Exercise: Both the line with "start, declared: RTL line 37" and the line with "total routed wirelength: 8.18 mm" in the records below must appear in the output, along with every line between them, exactly and with nothing added.

═════ Listed records

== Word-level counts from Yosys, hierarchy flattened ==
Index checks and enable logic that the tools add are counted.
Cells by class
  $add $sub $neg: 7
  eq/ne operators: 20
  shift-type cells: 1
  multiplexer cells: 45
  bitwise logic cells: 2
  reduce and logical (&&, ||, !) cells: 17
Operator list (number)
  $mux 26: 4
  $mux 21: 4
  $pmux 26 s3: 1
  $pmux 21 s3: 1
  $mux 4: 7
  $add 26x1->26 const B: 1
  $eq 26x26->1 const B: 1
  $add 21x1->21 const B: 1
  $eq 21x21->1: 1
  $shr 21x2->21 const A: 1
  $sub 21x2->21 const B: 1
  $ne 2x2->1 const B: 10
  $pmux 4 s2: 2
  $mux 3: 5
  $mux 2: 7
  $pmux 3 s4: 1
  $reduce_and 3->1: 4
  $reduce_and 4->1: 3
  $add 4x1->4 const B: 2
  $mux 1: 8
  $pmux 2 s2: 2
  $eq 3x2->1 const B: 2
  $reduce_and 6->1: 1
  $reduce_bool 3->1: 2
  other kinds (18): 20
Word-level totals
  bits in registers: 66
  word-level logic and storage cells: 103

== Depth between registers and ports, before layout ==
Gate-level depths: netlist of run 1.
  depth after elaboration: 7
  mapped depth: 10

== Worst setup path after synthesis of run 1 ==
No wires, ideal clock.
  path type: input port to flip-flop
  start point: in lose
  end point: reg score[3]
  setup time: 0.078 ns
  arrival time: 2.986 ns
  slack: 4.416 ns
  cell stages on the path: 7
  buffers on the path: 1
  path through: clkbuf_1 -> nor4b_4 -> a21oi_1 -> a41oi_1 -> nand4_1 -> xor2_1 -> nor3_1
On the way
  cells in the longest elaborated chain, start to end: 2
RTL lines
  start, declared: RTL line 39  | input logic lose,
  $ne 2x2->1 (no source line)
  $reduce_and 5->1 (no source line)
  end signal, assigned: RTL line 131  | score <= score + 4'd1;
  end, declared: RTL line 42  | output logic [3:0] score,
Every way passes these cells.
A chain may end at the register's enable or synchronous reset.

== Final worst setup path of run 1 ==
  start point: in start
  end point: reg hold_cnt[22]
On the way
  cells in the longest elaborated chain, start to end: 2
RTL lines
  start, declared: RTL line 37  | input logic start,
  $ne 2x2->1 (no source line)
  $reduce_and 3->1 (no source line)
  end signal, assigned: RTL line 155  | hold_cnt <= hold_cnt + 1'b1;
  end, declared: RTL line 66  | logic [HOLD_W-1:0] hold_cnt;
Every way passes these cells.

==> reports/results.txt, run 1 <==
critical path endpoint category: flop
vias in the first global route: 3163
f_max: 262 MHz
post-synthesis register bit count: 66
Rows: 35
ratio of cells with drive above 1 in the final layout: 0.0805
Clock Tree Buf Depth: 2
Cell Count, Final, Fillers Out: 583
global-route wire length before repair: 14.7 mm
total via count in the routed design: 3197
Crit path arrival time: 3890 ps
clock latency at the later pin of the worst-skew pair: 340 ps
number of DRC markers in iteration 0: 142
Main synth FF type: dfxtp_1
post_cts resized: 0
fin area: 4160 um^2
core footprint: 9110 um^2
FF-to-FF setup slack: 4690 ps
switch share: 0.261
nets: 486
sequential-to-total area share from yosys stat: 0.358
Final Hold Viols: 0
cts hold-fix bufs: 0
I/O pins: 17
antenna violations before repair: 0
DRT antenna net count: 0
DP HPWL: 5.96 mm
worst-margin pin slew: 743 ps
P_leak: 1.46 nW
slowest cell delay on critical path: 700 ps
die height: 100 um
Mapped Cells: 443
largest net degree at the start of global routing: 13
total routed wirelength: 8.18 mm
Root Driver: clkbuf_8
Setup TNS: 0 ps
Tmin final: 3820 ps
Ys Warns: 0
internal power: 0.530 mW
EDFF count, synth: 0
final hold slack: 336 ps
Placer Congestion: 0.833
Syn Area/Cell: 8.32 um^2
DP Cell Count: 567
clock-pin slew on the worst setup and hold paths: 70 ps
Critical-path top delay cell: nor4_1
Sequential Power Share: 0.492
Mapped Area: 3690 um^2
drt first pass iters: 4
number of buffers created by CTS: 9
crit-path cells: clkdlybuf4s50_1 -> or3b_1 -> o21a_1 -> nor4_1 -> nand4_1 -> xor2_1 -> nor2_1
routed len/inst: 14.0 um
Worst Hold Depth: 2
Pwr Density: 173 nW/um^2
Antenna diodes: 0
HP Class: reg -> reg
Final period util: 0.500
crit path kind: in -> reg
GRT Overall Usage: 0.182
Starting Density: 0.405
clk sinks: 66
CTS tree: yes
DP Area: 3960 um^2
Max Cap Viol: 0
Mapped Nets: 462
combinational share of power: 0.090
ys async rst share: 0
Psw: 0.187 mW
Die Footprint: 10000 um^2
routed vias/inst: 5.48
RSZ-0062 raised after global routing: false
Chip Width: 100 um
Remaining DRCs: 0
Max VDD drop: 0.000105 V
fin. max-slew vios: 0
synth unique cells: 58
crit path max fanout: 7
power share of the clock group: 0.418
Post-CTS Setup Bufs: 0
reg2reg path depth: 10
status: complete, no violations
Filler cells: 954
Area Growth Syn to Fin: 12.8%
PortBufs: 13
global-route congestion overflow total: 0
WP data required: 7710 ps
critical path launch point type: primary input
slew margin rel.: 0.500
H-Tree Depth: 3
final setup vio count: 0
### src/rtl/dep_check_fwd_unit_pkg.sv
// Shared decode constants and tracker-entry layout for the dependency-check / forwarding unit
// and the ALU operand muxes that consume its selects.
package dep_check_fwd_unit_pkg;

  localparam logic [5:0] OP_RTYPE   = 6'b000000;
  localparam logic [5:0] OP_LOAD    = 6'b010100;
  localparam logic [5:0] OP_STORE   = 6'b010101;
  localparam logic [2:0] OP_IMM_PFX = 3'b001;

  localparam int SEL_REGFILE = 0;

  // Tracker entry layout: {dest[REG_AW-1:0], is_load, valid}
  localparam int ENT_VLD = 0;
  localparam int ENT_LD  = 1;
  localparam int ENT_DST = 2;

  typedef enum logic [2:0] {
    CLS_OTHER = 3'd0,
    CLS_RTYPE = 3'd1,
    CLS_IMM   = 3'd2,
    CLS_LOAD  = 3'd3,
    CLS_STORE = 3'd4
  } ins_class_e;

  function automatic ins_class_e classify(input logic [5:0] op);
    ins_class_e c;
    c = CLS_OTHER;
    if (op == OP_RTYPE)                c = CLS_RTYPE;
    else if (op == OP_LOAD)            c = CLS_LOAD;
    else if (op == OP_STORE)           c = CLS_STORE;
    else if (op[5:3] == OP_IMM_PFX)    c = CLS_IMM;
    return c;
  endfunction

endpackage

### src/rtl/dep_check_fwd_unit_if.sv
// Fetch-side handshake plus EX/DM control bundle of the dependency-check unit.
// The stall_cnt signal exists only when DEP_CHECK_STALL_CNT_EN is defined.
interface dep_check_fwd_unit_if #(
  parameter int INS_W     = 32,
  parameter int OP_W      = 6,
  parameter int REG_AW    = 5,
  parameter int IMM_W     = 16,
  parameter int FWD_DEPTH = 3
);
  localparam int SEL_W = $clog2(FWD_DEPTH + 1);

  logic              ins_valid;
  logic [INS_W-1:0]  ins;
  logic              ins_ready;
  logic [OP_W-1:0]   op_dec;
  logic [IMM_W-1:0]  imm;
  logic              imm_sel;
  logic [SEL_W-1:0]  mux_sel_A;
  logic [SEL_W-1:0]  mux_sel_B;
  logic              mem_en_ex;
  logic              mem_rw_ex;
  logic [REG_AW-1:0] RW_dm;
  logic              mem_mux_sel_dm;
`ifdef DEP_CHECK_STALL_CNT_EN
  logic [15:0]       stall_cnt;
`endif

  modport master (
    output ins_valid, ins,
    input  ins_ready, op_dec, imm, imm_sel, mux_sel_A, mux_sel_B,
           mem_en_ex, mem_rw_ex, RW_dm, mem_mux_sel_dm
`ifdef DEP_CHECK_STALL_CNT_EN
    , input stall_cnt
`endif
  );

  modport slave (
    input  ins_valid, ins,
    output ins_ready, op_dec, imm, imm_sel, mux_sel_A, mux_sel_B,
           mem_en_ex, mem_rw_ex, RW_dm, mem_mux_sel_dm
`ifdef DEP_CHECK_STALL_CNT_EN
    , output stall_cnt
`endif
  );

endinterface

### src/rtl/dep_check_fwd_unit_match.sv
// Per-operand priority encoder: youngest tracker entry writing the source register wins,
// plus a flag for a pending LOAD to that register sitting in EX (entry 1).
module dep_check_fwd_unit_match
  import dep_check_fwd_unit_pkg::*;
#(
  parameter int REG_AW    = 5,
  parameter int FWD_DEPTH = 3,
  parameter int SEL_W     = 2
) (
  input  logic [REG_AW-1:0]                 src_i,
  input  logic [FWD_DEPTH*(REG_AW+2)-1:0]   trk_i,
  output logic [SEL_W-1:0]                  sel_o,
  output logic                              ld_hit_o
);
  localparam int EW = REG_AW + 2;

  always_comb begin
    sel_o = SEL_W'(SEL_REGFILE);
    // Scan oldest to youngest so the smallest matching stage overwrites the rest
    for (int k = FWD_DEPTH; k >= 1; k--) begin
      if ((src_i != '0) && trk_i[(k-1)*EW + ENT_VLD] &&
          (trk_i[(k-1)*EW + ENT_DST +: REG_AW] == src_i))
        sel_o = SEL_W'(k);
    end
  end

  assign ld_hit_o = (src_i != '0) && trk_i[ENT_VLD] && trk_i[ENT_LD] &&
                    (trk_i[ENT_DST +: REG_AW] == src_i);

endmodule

══════════
═════ Listed records

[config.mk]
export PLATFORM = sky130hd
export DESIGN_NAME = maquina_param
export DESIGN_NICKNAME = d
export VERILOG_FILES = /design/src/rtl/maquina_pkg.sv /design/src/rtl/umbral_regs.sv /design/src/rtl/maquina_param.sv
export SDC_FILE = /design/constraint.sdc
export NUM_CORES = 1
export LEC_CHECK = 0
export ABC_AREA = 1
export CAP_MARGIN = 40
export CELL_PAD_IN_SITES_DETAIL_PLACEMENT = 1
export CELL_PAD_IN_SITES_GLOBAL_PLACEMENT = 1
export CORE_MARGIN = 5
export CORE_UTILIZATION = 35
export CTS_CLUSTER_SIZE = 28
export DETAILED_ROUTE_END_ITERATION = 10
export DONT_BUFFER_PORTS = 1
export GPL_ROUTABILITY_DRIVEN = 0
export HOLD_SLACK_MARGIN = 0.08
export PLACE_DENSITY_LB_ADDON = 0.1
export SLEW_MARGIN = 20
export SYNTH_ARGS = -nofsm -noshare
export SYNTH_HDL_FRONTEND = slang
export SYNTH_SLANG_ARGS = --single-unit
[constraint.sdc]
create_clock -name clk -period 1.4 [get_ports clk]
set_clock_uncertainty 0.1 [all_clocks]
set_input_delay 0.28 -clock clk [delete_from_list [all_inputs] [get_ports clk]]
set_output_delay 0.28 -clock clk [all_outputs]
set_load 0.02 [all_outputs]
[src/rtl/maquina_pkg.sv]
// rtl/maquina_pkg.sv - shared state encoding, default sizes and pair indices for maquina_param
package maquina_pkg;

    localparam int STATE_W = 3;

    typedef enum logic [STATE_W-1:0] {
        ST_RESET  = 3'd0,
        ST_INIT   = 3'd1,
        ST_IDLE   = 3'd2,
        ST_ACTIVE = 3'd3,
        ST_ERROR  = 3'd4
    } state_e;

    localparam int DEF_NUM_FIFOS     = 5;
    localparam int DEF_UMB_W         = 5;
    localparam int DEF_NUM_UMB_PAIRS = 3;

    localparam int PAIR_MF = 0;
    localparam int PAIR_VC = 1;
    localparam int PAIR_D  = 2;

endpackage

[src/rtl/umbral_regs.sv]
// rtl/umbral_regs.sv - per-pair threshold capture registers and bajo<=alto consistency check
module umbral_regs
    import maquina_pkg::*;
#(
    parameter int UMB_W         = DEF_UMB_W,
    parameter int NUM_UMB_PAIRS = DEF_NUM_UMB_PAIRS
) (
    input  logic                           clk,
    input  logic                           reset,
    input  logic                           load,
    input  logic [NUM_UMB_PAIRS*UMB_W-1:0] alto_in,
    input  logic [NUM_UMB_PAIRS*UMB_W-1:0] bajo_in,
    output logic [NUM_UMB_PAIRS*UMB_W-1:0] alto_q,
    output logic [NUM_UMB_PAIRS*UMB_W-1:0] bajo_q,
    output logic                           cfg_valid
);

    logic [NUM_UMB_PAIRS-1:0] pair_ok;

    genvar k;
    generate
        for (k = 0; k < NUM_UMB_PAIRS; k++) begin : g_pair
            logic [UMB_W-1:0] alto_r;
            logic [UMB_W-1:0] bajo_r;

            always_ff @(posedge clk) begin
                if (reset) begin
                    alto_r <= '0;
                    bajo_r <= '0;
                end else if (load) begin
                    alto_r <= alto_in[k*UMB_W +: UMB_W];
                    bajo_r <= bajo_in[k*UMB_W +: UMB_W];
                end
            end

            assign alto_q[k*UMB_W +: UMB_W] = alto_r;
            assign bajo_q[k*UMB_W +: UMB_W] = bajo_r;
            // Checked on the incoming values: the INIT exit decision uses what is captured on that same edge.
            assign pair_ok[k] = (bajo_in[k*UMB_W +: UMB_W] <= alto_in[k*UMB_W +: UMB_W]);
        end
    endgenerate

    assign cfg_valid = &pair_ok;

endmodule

══════════
═════ Listed records

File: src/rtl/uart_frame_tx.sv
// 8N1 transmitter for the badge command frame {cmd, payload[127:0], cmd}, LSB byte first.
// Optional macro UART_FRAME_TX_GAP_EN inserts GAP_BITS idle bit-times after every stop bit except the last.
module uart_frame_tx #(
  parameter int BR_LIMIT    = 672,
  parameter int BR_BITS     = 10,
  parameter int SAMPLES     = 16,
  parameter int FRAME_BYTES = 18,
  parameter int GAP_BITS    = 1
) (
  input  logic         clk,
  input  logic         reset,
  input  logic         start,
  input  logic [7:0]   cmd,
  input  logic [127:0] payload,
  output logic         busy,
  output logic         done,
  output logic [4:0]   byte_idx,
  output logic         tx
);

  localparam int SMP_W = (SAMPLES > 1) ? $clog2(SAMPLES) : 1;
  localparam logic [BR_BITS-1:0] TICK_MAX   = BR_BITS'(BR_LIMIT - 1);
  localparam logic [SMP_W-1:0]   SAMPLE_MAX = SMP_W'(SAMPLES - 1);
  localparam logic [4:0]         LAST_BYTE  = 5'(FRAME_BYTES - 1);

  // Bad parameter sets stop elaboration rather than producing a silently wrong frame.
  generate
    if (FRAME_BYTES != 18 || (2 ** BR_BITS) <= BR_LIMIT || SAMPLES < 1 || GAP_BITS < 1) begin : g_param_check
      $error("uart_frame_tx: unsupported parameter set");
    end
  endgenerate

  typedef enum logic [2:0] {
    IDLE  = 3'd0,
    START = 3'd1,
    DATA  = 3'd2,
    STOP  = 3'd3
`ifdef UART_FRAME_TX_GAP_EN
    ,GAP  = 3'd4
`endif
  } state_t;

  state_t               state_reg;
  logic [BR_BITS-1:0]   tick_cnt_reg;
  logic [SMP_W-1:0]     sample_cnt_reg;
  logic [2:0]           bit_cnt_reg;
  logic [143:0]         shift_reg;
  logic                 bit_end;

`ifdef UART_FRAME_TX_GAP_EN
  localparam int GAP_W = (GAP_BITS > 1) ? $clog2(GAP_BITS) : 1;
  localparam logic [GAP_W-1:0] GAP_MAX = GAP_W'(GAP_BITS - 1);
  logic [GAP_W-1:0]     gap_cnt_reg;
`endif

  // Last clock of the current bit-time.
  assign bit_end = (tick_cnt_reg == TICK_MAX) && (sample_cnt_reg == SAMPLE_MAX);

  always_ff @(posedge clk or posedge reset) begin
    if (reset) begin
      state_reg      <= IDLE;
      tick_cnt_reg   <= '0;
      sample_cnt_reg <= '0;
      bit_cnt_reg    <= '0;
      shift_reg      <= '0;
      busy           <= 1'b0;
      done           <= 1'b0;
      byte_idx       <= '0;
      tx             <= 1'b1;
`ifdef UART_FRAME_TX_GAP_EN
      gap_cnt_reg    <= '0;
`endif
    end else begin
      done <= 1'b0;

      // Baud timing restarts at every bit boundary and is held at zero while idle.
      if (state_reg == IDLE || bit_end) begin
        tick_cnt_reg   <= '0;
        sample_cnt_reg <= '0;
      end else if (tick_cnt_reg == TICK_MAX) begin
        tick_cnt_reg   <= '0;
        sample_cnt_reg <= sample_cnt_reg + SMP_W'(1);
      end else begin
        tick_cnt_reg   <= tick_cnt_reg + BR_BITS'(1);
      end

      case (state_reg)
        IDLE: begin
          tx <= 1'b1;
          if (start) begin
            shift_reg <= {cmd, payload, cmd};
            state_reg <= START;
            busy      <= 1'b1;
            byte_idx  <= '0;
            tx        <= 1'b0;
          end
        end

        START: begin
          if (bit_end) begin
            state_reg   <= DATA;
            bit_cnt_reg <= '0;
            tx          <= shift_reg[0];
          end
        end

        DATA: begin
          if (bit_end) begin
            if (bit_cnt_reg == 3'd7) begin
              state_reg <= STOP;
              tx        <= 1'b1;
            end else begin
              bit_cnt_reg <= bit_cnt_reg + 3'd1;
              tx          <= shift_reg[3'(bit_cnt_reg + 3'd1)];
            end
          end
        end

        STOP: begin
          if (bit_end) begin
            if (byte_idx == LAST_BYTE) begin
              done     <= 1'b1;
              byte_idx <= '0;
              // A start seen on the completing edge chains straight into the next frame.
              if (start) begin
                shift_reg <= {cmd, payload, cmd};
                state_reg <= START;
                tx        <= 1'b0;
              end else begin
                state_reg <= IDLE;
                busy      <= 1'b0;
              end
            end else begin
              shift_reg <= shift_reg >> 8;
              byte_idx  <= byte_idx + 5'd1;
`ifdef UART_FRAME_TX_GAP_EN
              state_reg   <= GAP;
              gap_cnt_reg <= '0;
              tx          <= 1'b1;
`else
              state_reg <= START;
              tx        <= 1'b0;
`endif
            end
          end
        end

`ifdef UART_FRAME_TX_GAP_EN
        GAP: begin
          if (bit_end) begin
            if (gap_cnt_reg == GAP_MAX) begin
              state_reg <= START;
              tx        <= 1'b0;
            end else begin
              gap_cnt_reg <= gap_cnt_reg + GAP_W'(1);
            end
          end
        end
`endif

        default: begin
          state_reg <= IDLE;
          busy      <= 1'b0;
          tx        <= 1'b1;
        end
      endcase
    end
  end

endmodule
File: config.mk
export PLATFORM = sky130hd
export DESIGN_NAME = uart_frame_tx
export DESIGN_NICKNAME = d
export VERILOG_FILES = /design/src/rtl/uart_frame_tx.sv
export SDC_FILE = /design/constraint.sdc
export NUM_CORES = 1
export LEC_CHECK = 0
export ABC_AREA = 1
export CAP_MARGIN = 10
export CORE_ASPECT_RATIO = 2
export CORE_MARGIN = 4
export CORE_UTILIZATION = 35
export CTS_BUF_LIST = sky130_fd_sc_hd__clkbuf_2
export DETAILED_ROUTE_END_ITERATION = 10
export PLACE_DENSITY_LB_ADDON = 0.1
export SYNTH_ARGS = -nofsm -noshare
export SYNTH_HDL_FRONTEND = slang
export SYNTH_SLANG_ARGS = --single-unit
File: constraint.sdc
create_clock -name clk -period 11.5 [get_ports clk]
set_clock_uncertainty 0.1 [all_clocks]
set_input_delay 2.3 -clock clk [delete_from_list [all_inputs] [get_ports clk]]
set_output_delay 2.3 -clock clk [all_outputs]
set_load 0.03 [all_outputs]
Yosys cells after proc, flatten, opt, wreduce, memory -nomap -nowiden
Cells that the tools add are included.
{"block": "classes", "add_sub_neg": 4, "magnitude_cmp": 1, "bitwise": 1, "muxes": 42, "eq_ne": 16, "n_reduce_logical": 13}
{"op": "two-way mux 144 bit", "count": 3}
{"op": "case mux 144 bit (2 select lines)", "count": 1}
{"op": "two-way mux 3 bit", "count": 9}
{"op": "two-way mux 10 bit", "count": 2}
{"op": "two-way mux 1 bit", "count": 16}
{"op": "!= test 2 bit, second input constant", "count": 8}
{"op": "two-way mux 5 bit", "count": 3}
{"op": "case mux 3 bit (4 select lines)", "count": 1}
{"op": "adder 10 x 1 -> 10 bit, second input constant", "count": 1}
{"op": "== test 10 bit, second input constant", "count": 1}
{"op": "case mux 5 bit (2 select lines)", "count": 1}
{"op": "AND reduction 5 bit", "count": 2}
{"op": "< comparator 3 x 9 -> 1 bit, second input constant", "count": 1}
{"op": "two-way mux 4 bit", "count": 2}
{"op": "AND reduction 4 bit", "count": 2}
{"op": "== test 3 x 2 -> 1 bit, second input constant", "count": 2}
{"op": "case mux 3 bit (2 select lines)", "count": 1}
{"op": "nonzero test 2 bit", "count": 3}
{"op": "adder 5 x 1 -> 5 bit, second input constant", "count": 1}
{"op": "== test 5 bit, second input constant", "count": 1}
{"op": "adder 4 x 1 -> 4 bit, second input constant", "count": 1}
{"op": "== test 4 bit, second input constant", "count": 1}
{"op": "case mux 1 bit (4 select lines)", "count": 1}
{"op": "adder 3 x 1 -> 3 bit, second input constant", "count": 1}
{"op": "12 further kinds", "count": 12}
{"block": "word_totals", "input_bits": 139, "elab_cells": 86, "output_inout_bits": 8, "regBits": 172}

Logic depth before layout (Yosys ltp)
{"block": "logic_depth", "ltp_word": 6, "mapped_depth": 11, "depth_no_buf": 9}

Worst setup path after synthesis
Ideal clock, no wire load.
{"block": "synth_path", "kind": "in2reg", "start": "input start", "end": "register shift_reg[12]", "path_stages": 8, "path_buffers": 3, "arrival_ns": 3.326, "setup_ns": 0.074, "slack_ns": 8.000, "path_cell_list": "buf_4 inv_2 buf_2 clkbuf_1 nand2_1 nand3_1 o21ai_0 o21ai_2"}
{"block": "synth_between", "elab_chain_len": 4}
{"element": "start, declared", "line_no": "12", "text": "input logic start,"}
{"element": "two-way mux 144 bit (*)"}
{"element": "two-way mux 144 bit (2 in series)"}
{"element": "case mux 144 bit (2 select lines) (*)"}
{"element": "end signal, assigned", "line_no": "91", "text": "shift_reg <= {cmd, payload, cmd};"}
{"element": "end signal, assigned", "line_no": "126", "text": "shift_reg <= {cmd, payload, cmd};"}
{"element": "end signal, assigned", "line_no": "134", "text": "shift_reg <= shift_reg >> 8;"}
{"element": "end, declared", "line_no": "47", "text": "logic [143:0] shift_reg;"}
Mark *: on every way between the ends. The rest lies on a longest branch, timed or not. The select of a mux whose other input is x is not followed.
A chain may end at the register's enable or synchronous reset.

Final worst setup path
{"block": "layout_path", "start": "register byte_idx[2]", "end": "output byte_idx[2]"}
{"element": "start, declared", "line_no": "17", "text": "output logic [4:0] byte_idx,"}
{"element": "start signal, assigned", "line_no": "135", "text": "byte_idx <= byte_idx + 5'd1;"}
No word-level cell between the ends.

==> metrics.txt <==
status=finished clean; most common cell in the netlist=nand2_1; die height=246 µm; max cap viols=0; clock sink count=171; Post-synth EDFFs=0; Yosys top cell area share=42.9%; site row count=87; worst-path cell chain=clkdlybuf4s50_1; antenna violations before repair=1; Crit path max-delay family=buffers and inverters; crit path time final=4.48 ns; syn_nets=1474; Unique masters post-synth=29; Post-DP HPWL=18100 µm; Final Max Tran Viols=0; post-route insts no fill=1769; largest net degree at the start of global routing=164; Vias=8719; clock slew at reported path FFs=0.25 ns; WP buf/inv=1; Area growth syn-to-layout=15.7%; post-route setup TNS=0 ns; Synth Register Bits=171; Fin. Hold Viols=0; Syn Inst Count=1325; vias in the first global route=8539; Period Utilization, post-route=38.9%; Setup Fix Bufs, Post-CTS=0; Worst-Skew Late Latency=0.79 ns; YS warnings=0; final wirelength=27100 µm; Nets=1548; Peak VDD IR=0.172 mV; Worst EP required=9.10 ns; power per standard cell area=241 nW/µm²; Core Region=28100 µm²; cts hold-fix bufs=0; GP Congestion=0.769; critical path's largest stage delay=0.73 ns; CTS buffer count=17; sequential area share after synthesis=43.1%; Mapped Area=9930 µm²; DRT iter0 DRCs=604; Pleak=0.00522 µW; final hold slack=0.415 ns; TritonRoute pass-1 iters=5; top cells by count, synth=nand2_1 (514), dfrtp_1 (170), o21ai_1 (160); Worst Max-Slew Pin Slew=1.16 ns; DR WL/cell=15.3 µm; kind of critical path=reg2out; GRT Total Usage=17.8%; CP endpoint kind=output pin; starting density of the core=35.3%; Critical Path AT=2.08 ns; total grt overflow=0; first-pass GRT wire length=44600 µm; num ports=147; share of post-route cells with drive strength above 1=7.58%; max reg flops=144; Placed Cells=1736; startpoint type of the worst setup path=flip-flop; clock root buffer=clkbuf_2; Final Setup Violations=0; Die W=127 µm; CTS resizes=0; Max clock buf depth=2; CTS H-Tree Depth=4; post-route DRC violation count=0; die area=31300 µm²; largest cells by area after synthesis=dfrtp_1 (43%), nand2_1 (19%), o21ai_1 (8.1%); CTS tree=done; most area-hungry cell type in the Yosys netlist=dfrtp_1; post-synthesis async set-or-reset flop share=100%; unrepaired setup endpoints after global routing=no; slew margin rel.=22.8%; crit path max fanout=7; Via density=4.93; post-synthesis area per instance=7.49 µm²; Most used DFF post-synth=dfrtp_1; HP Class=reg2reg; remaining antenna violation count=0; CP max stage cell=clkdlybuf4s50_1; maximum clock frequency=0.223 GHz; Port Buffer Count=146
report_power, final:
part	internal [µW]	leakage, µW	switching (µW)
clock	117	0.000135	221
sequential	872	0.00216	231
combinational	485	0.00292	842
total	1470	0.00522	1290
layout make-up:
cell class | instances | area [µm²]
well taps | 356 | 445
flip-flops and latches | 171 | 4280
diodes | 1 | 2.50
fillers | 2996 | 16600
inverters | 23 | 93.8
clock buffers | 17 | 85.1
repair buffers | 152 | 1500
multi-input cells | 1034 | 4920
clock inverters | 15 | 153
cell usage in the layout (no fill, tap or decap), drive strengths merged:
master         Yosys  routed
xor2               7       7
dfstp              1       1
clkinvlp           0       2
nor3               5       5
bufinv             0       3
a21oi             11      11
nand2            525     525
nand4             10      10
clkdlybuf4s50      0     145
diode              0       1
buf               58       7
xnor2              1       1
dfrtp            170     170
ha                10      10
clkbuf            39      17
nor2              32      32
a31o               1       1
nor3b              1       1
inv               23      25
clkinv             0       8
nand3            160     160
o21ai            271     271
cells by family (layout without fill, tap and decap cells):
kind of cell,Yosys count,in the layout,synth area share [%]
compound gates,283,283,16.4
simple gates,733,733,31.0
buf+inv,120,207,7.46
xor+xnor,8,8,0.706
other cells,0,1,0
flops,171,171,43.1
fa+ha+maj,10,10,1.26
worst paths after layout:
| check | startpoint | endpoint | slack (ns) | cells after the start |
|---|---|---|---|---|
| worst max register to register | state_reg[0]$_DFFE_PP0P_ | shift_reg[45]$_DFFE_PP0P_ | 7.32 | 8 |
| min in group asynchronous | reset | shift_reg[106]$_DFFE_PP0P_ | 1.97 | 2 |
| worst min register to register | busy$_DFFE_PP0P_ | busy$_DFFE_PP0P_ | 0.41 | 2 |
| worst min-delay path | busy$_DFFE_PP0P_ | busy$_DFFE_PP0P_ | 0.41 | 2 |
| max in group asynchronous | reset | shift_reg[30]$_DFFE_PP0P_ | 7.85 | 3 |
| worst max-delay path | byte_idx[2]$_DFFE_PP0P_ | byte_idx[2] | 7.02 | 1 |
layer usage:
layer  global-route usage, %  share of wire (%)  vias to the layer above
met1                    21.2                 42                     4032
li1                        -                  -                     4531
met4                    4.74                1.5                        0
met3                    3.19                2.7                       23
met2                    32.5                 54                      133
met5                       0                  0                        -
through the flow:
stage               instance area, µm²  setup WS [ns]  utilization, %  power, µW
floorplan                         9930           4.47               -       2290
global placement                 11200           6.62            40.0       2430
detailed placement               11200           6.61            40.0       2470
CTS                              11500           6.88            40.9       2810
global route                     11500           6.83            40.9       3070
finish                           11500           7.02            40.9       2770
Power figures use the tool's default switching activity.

══════════

Answer for this exercise:
  start, declared: RTL line 37  | input logic start,
  $ne 2x2->1 (no source line)
  $reduce_and 3->1 (no source line)
  end signal, assigned: RTL line 155  | hold_cnt <= hold_cnt + 1'b1;
  end, declared: RTL line 66  | logic [HOLD_W-1:0] hold_cnt;
Every way passes these cells.

==> reports/results.txt, run 1 <==
critical path endpoint category: flop
vias in the first global route: 3163
f_max: 262 MHz
post-synthesis register bit count: 66
Rows: 35
ratio of cells with drive above 1 in the final layout: 0.0805
Clock Tree Buf Depth: 2
Cell Count, Final, Fillers Out: 583
global-route wire length before repair: 14.7 mm
total via count in the routed design: 3197
Crit path arrival time: 3890 ps
clock latency at the later pin of the worst-skew pair: 340 ps
number of DRC markers in iteration 0: 142
Main synth FF type: dfxtp_1
post_cts resized: 0
fin area: 4160 um^2
core footprint: 9110 um^2
FF-to-FF setup slack: 4690 ps
switch share: 0.261
nets: 486
sequential-to-total area share from yosys stat: 0.358
Final Hold Viols: 0
cts hold-fix bufs: 0
I/O pins: 17
antenna violations before repair: 0
DRT antenna net count: 0
DP HPWL: 5.96 mm
worst-margin pin slew: 743 ps
P_leak: 1.46 nW
slowest cell delay on critical path: 700 ps
die height: 100 um
Mapped Cells: 443
largest net degree at the start of global routing: 13
total routed wirelength: 8.18 mm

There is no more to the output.